PERQUIMANS Co., N.C. - The Perquimans County Sheriff's Office said that Perquimans County High School had an incident Monday where marijuana was given to and consumed by several students.
According to the sheriff's office, all parents of those involved were contacted, and the students were checked out at the hospital for nausea. All students involved have since been released.
We've learned it was a ninth grader that gave the edible to her classmates.
According to the sheriff's office, she is charged with possession with intent to sell and deliver. She is also charged with three counts of sale and deliver.
We talked with students Tuesday about what happened.

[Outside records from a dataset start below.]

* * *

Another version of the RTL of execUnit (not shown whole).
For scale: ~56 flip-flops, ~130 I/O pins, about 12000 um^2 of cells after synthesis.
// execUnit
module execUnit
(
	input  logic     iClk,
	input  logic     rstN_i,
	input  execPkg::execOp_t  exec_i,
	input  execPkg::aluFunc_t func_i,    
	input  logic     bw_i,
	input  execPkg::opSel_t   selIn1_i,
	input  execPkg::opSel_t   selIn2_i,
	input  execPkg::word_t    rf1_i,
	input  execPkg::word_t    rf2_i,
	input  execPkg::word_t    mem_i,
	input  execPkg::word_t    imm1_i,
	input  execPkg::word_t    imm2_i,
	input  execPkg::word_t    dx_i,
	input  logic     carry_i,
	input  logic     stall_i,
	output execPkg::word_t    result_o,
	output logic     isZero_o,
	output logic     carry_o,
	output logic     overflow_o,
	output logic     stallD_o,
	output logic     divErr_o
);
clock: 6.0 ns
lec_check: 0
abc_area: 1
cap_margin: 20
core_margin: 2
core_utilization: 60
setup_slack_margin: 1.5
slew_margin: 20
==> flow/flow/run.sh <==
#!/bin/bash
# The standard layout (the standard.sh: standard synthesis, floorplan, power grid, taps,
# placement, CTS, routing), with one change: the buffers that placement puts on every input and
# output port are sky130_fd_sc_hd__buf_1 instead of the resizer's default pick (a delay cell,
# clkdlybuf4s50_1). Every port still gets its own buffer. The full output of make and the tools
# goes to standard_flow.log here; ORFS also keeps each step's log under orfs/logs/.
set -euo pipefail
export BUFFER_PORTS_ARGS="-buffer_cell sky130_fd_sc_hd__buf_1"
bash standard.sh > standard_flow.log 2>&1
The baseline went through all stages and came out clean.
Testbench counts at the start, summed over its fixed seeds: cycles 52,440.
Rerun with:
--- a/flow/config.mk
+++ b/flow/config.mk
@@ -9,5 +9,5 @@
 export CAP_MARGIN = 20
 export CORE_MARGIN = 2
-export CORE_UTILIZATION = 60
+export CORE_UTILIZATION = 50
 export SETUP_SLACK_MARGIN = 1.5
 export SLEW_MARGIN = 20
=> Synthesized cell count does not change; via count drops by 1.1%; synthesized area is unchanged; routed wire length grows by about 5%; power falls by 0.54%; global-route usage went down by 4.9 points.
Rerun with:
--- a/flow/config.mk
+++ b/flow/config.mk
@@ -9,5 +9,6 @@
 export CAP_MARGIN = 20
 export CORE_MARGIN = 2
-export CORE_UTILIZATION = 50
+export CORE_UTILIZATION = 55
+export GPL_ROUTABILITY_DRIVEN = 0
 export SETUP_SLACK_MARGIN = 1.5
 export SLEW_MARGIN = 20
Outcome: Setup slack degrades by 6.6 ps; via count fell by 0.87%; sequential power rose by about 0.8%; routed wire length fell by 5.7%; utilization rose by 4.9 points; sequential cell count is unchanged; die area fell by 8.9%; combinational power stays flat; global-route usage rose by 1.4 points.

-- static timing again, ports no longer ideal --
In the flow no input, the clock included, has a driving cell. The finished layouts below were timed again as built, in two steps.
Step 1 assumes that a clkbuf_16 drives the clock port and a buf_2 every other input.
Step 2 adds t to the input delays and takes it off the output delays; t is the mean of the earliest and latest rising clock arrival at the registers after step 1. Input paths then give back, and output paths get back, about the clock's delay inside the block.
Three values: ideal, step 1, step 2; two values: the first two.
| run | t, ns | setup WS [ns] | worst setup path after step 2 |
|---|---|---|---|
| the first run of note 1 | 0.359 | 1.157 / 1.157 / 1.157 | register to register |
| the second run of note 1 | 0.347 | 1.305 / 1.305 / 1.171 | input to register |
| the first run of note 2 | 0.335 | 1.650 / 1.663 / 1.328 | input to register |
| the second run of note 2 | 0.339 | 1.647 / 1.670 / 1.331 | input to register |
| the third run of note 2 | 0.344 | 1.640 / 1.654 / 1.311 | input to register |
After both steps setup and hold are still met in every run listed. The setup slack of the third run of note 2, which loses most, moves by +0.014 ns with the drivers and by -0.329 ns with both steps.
Context: an optimization exercise on an open-source flow, tuned for small area. The choices shown serve that exercise and are no tape-out recipe.
The RTL was checked by simulation tests, not by an equivalence proof against the original design.
Power figures rest on the tool's default switching activity, not on a simulated workload.

==> v38: inputs <==
==> flow/design.v (excerpt) <==
module wideword_alu_top #(
	parameter int ADDR_BITS = wideword_pkg::AXI_ADDR_BITS
) (
	input  logic                                     clk,
	input  logic                                     rst,
	input  logic [ADDR_BITS-1:0]                     awaddr,
	input  logic                                     awvalid,
	output logic                                     awready,
	input  logic [wideword_pkg::AXI_DATA_BITS-1:0]   wdata,
	input  logic [wideword_pkg::AXI_DATA_BITS/8-1:0] wstrb,
	input  logic                                     wvalid,
	output logic                                     wready,
	output logic [1:0]                               bresp,
	output logic                                     bvalid,
	input  logic                                     bready,
	input  logic [ADDR_BITS-1:0]                     araddr,
	input  logic                                     arvalid,
	output logic                                     arready,
  ...
clock: 6.0 ns
lec_check: 0
abc_area: 1
cap_margin: 35
core_margin: 2
core_utilization: 65
place_density: 0.75
slew_margin: 35
standard.sh (not shown) runs the stock make flow with config.mk's settings and CLKGATE_MAP_FILE= SYNTH_SCRIPT=/design/flow/synth_recipe.tcl, a recipe that flattens the netlist after the stock synthesis.
==> flow/flow/run.sh <==
#!/bin/bash
# Own layout flow: the standard flow (standard.sh) with three changes, all output to layout.log:
# - the weakest cells (the _0 drive strengths) are added to the platform's don't-use list; they have
#   the footprint and area of the _1 cells but a far smaller load limit;
# - clock tree synthesis inserts no dummy loads and clusters up to 20 sinks per buffer;
# - the port buffers are buf_2.
set -euo pipefail
DONT_USE="sky130_fd_sc_hd__probe_p_8 sky130_fd_sc_hd__probec_p_8 sky130_fd_sc_hd__lpflow_bleeder_1
 sky130_fd_sc_hd__lpflow_clkbufkapwr_1 sky130_fd_sc_hd__lpflow_clkbufkapwr_16 sky130_fd_sc_hd__lpflow_clkbufkapwr_2
 sky130_fd_sc_hd__lpflow_clkbufkapwr_4 sky130_fd_sc_hd__lpflow_clkbufkapwr_8 sky130_fd_sc_hd__lpflow_clkinvkapwr_1
 sky130_fd_sc_hd__lpflow_clkinvkapwr_16 sky130_fd_sc_hd__lpflow_clkinvkapwr_2 sky130_fd_sc_hd__lpflow_clkinvkapwr_4
 sky130_fd_sc_hd__lpflow_clkinvkapwr_8 sky130_fd_sc_hd__lpflow_decapkapwr_12 sky130_fd_sc_hd__lpflow_decapkapwr_3
 sky130_fd_sc_hd__lpflow_decapkapwr_4 sky130_fd_sc_hd__lpflow_decapkapwr_6 sky130_fd_sc_hd__lpflow_decapkapwr_8
 sky130_fd_sc_hd__lpflow_inputiso0n_1 sky130_fd_sc_hd__lpflow_inputiso0p_1 sky130_fd_sc_hd__lpflow_inputiso1n_1
 sky130_fd_sc_hd__lpflow_inputiso1p_1 sky130_fd_sc_hd__lpflow_inputisolatch_1 sky130_fd_sc_hd__lpflow_isobufsrc_1
 sky130_fd_sc_hd__lpflow_isobufsrc_16 sky130_fd_sc_hd__lpflow_isobufsrc_2 sky130_fd_sc_hd__lpflow_isobufsrc_4
 sky130_fd_sc_hd__lpflow_isobufsrc_8 sky130_fd_sc_hd__lpflow_isobufsrckapwr_16
 sky130_fd_sc_hd__lpflow_lsbuf_lh_hl_isowell_tap_1 sky130_fd_sc_hd__lpflow_lsbuf_lh_hl_isowell_tap_2
 sky130_fd_sc_hd__lpflow_lsbuf_lh_hl_isowell_tap_4 sky130_fd_sc_hd__lpflow_lsbuf_lh_isowell_4
 sky130_fd_sc_hd__lpflow_lsbuf_lh_isowell_tap_1 sky130_fd_sc_hd__lpflow_lsbuf_lh_isowell_tap_2
 sky130_fd_sc_hd__lpflow_lsbuf_lh_isowell_tap_4
 sky130_fd_sc_hd__a2111oi_0 sky130_fd_sc_hd__a21boi_0 sky130_fd_sc_hd__and2_0 sky130_fd_sc_hd__einvn_0
 sky130_fd_sc_hd__o21ai_0 sky130_fd_sc_hd__o311ai_0 sky130_fd_sc_hd__or2_0"
bash standard.sh \
	DONT_USE_CELLS="$(echo $DONT_USE)" \
	CTS_ARGS="-sink_clustering_enable -repair_clock_nets -dont_use_dummy_load -sink_clustering_size 20 -sink_clustering_max_diameter 100" \
	BUFFER_PORTS_ARGS="-buffer_cell sky130_fd_sc_hd__buf_2" \
	finish > layout.log 2>&1
==> v6 (differences from v38) <==
--- a/flow/design.v
+++ b/flow/design.v
@@ -74,13 +74,11 @@
 	assign wr_hs   = awvalid & wvalid & wr_rdy_q;
 	assign wr_a    = hit_block(awaddr, 2'd0);
 	assign wr_b    = hit_block(awaddr, 2'd1);
 	assign wr_ctrl = hit_word(awaddr, 6'h20);
 	assign wr_ro   = hit_word(awaddr, 6'h24) | hit_block(awaddr, 2'd3);
-	logic wr_next, ctrl_next_q, prm_next_q;
-	assign wr_next = awvalid & wvalid & ~wr_rdy_q & ~bvalid;
-	assign start   = wr_hs & ctrl_next_q;
+	assign start   = wr_hs & wr_ctrl & (&wstrb);
 	assign awready = wr_rdy_q;
 	assign wready  = wr_rdy_q;
 	assign bresp   = {berr_q, 1'b0};
 	always_ff @(posedge clk)
 	begin
@@ -89,24 +87,19 @@
 			wr_rdy_q <= 1'b0;
 			bvalid   <= 1'b0;
 		end
 		else
 		begin
-			wr_rdy_q <= wr_next;
+			wr_rdy_q <= awvalid & wvalid & ~wr_rdy_q & ~bvalid;
 			if (wr_hs)
 				bvalid <= 1'b1;
 			else if (bready)
 				bvalid <= 1'b0;
 		end
 	end
 	always_ff @(posedge clk)
 	begin
-		ctrl_next_q <= wr_ctrl & (&wstrb);
-		prm_next_q  <= wr_ctrl & (&wstrb) & (wdata[2:0] == 3'd6);
-	end
-	always_ff @(posedge clk)
-	begin
 		if (!bvalid)
 			berr_q <= ~(wr_a | wr_b | wr_ctrl | wr_ro);
 	end
 	logic [31:0] wd_g;
 	assign wd_g = wdata & {32{~rst}};
@@ -121,14 +114,15 @@
 				if (rst | (wr_hs & wr_b & (awaddr[3:2] == 2'(w)) & wstrb[k]))
 					b_q[w][k*8 +: 8] <= wd_g[k*8 +: 8];
 			end
 		end
 	end
-	logic is_prm, fresh, pend_any, lane_wr1, lane_wr2, prm_act;
+	logic is_prm, new_prm, fresh, pend_any, lane_wr1, lane_wr2, prm_act;
 	assign is_prm   = (op_q == 3'd6);
+	assign new_prm  = (wdata[2:0] == 3'd6);
 	assign pend_any = |pend_q;
-	assign fresh    = wr_hs & prm_next_q & ~pend_any;
+	assign fresh    = start & new_prm & ~pend_any;
 	assign prm_act  = fresh | pend_any;
 	assign lane_wr1 = ph1_q & ~is_prm;
 	assign lane_wr2 = ph2_q & ~is_prm;
 	logic sub_q, nota_q, enc_q, enp_q, eng_q, brk16_q, brk8_q;
 	always_ff @(posedge clk)
==> flow/run.sh (new file) <==
#!/bin/bash
# synth_recipe.tcl (not shown) runs the flow's synth.tcl, then flattens the netlist and writes it again
# the make line also repeats each setting of config.mk as NAME=value (left out here)
make -C /OpenROAD-flow-scripts/flow DESIGN_CONFIG=/design/flow/config.mk WORK_HOME=/design/flow/orfs CLKGATE_MAP_FILE= SYNTH_SCRIPT=/design/flow/synth_recipe.tcl finish
CAP_MARGIN = 20   (was 35)
CORE_UTILIZATION = 45   (was 65)
GPL_TIMING_DRIVEN = 0   (was not set)
PLACE_DENSITY = 0.55   (was 0.75)
SLEW_MARGIN = 20   (was 35)
removed: flow/flow/run.sh
removed: flow/standard.sh
==> v30 (differences from v38) <==
--- a/flow/flow/run.sh
+++ b/flow/flow/run.sh
@@ -1,10 +1,10 @@
 #!/bin/bash
 # Own layout flow: the standard flow (standard.sh) with three changes, all output to layout.log:
 # - the weakest cells (the _0 drive strengths) are added to the platform's don't-use list; they have
 #   the footprint and area of the _1 cells but a far smaller load limit;
-# - clock tree synthesis inserts no dummy loads and clusters up to 20 sinks per buffer;
+# - clock tree synthesis inserts no dummy loads;
 # - the port buffers are buf_2.
 set -euo pipefail
 DONT_USE="sky130_fd_sc_hd__probe_p_8 sky130_fd_sc_hd__probec_p_8 sky130_fd_sc_hd__lpflow_bleeder_1
  sky130_fd_sc_hd__lpflow_clkbufkapwr_1 sky130_fd_sc_hd__lpflow_clkbufkapwr_16 sky130_fd_sc_hd__lpflow_clkbufkapwr_2
  sky130_fd_sc_hd__lpflow_clkbufkapwr_4 sky130_fd_sc_hd__lpflow_clkbufkapwr_8 sky130_fd_sc_hd__lpflow_clkinvkapwr_1
@@ -21,8 +21,8 @@
  sky130_fd_sc_hd__lpflow_lsbuf_lh_isowell_tap_4
  sky130_fd_sc_hd__a2111oi_0 sky130_fd_sc_hd__a21boi_0 sky130_fd_sc_hd__and2_0 sky130_fd_sc_hd__einvn_0
  sky130_fd_sc_hd__o21ai_0 sky130_fd_sc_hd__o311ai_0 sky130_fd_sc_hd__or2_0"
 bash standard.sh \
 	DONT_USE_CELLS="$(echo $DONT_USE)" \
-	CTS_ARGS="-sink_clustering_enable -repair_clock_nets -dont_use_dummy_load -sink_clustering_size 20 -sink_clustering_max_diameter 100" \
+	CTS_ARGS="-sink_clustering_enable -repair_clock_nets -dont_use_dummy_load" \
 	BUFFER_PORTS_ARGS="-buffer_cell sky130_fd_sc_hd__buf_2" \
 	finish > layout.log 2>&1
CAP_MARGIN = 20   (was 35)
CORE_UTILIZATION = 55   (was 65)
PLACE_DENSITY = 0.65   (was 0.75)
SLEW_MARGIN = 20   (was 35)
==> run notes <==
Wire length: v6 > v30 > v38. Of v30 and v38, v30 has the higher cell area (gap about 2.8%, measured against v38). Sequential share of layout area: v6 is lower than v30 (2.4 points). Utilization: v6 < v30 < v38. Via count: v6 > v38 > v30. Against v6, the clock power of v38 is smaller by 44%. v38 produced a clean layout. v6 finished but fails on setup timing. v30 passed the timing, design-rule and antenna checks. Sequential cell count: v6 is lower than v38 (2). The highest clock skew belongs to v38, the lowest to v6.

Senior Alanah Murphy said her friend was one of the students to get sick.
"They was just acting weird, acting crazy, laughing, giggling, being disruptive," Murphy explained.
On Monday News 3's Kim Cung spoke to the mother, who did not want to be identified, of one of the students who got sick. She said her 14-year-old daughter texted her around 10 a.m. saying she didn't feel well.
The mother told the school to release her daughter, and she told her daughter to go home, get in bed and rest. The family lives right across the street from the school.
The mother said about 10 minutes later, the school's principal called, saying the teen was very sick. She then rushed to the school to take her daughter to the emergency room.
She said her daughter ate a Rice Krispie treat her childhood friend gave her.
The teen is now home and resting.
The mother told News 3 there were rumors the treat was laced with heroin; however, this is not true and it was just marijuana.
The mother said she will be pressing charges.
Perquimans County Schools said they're still working to determine how the ninth grader should be punished.
In a follow-up to the incident, the sheriff's office addressed questions regarding having a "drug dog" walk the halls of the school. Officials say a deputy and a K-9 officer did a parking lot sweep for any possible vehicle alerts about two weeks ago as well as the week before, and that doing so is a regular occurrence.
The sheriff's office also said "inside school sweeps" take place at least twice a year and that they coordinate with other local agencies to complete the sweeps due to the size of the student body and the size of the area that needs to be covered. Due to the size, two to three K-9s are typically needed to effectively search the entire campus.